[Stored data]
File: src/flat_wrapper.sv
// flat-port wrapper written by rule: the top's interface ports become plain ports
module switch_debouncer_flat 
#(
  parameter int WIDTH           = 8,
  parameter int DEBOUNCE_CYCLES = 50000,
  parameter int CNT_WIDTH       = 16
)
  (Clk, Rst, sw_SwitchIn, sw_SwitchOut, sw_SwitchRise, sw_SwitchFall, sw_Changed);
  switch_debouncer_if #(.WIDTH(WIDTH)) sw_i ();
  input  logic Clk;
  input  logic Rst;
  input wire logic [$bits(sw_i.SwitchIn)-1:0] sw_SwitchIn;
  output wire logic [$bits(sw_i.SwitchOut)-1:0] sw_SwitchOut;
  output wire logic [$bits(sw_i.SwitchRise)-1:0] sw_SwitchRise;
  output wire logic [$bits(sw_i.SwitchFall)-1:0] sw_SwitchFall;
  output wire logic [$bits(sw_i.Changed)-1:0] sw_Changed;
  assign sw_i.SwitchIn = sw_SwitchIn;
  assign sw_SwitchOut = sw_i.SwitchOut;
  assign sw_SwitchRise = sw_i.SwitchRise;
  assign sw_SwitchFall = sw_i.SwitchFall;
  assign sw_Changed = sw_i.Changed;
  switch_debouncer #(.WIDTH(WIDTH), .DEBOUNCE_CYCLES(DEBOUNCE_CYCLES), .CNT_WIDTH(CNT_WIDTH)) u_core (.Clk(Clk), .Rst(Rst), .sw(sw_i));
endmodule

- What the task requires -
Each line of the records that contains the string "output" must be copied.

- Expected answer -
  output wire logic [$bits(sw_i.SwitchOut)-1:0] sw_SwitchOut;
  output wire logic [$bits(sw_i.SwitchRise)-1:0] sw_SwitchRise;
  output wire logic [$bits(sw_i.SwitchFall)-1:0] sw_SwitchFall;
  output wire logic [$bits(sw_i.Changed)-1:0] sw_Changed;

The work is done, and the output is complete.